(Try it)
If a line in the data contains "cells", copy it out.

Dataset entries

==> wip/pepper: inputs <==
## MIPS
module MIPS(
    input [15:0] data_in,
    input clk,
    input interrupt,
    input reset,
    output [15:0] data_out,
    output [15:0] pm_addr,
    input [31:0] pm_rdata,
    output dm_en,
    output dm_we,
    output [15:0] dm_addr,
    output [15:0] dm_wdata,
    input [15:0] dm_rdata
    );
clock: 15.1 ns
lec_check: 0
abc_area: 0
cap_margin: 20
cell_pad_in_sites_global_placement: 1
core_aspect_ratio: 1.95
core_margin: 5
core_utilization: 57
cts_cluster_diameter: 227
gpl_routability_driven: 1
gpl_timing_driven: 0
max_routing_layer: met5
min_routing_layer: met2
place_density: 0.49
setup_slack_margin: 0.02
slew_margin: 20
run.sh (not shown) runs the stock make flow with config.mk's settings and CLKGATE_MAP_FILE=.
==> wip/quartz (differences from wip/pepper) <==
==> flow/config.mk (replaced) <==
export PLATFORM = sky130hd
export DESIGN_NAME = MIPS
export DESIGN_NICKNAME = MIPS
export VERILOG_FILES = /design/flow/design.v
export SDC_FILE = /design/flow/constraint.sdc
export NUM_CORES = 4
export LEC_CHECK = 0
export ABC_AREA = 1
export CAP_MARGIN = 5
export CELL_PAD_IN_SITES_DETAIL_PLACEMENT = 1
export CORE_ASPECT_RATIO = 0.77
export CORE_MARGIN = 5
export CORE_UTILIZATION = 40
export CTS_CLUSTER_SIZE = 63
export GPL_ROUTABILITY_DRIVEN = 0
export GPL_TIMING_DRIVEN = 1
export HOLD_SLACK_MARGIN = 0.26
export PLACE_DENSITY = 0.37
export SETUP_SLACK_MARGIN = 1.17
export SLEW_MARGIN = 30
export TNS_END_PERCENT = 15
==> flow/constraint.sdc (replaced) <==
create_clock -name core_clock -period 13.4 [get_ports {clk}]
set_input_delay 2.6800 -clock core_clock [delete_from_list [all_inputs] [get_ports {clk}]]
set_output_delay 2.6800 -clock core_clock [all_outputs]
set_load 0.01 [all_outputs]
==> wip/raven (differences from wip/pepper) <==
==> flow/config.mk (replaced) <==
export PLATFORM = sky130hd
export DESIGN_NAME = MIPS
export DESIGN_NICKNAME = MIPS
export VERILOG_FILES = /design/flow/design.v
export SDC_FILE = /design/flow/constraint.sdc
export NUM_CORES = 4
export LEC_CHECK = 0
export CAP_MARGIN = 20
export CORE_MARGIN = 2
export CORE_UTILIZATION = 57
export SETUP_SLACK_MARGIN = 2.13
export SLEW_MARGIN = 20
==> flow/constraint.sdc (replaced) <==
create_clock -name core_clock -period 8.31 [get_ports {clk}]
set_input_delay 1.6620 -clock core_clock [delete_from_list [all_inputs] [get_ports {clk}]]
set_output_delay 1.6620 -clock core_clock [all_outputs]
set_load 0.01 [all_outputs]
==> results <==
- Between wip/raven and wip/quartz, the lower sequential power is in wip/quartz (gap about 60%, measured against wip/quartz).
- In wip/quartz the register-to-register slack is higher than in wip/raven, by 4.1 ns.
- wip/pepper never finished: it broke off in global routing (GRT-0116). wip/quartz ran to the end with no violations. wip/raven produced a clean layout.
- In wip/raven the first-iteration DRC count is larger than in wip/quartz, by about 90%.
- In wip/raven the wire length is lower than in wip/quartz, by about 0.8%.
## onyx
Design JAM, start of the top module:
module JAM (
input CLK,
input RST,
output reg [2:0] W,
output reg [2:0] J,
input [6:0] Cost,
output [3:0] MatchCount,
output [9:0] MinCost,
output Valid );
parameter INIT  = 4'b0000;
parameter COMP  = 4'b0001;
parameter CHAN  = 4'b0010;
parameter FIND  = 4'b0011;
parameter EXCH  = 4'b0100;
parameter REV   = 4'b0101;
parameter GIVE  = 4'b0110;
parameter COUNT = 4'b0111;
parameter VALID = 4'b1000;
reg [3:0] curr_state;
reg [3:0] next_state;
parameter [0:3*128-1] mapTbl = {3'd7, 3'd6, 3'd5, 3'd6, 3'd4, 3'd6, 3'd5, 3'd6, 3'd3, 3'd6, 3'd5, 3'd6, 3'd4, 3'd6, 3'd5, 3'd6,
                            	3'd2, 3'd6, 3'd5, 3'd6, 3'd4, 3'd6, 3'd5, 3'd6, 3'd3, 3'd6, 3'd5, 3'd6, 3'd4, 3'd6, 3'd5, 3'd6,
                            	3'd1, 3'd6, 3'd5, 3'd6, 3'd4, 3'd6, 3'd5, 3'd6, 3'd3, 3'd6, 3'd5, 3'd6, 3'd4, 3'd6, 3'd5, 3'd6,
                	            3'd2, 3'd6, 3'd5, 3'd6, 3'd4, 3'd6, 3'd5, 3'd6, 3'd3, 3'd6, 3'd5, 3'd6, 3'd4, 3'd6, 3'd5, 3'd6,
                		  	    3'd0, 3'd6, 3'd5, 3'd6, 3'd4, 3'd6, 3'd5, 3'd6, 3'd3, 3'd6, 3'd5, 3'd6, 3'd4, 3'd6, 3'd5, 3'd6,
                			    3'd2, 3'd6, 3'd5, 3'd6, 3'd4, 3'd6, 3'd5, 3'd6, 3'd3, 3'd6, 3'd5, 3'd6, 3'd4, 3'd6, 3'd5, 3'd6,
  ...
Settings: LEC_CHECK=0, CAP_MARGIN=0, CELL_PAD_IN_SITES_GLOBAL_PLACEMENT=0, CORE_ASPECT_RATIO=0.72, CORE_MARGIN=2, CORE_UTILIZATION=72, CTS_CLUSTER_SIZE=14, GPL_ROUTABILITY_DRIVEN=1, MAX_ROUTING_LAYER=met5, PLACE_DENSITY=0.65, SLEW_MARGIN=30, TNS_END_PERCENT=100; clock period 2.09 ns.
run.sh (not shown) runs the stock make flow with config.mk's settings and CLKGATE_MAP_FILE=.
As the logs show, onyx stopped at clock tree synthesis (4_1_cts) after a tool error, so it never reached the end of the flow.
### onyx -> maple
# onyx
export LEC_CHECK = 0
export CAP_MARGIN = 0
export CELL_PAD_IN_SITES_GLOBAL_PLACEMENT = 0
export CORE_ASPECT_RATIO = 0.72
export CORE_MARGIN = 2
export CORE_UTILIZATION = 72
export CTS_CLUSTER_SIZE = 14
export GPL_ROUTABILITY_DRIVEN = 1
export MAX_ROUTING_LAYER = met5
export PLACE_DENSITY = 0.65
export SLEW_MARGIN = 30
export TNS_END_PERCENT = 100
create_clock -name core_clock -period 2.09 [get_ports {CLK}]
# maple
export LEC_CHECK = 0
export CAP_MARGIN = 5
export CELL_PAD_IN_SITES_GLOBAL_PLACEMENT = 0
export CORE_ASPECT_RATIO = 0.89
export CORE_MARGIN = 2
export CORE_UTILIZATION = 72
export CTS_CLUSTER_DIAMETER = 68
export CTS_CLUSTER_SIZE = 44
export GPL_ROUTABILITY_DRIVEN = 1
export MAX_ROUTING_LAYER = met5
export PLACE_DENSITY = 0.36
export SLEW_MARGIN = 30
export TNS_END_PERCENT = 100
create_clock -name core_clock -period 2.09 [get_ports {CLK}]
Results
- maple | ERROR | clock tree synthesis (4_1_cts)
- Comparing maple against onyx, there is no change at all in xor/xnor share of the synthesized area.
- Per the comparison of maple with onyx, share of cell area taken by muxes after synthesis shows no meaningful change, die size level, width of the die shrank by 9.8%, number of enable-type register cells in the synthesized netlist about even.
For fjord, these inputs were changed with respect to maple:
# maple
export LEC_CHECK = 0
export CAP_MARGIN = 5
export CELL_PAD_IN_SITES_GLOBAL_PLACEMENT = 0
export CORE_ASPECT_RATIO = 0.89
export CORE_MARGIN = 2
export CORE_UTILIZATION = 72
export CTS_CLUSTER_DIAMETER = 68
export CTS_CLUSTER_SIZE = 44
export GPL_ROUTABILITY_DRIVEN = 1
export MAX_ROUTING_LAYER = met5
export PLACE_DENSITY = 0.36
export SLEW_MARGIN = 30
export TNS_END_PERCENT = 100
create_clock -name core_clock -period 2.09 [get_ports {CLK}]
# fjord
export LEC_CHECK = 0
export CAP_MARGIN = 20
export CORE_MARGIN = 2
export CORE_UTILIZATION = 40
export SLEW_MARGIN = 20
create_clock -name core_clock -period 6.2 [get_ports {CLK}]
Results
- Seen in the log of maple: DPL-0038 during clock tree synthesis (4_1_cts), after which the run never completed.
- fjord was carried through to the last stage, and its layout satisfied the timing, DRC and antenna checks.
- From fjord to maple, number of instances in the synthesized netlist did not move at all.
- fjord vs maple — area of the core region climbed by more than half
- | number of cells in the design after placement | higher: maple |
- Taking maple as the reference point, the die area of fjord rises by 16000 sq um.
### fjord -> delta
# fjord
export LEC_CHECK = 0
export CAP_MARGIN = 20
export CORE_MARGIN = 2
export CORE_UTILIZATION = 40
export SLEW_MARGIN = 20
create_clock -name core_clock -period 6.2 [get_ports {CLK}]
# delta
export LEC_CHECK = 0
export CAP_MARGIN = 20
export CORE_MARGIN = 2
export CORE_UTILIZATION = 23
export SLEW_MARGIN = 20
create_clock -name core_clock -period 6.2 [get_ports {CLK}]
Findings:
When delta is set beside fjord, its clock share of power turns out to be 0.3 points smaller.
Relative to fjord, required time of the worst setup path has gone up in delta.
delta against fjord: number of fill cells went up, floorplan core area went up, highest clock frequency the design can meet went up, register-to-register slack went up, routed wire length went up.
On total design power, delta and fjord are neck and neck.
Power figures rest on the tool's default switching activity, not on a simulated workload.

(Exercise output)
- Per the comparison of maple with onyx, share of cell area taken by muxes after synthesis shows no meaningful change, die size level, width of the die shrank by 9.8%, number of enable-type register cells in the synthesized netlist about even.
- | number of cells in the design after placement | higher: maple |
delta against fjord: number of fill cells went up, floorplan core area went up, highest clock frequency the design can meet went up, register-to-register slack went up, routed wire length went up.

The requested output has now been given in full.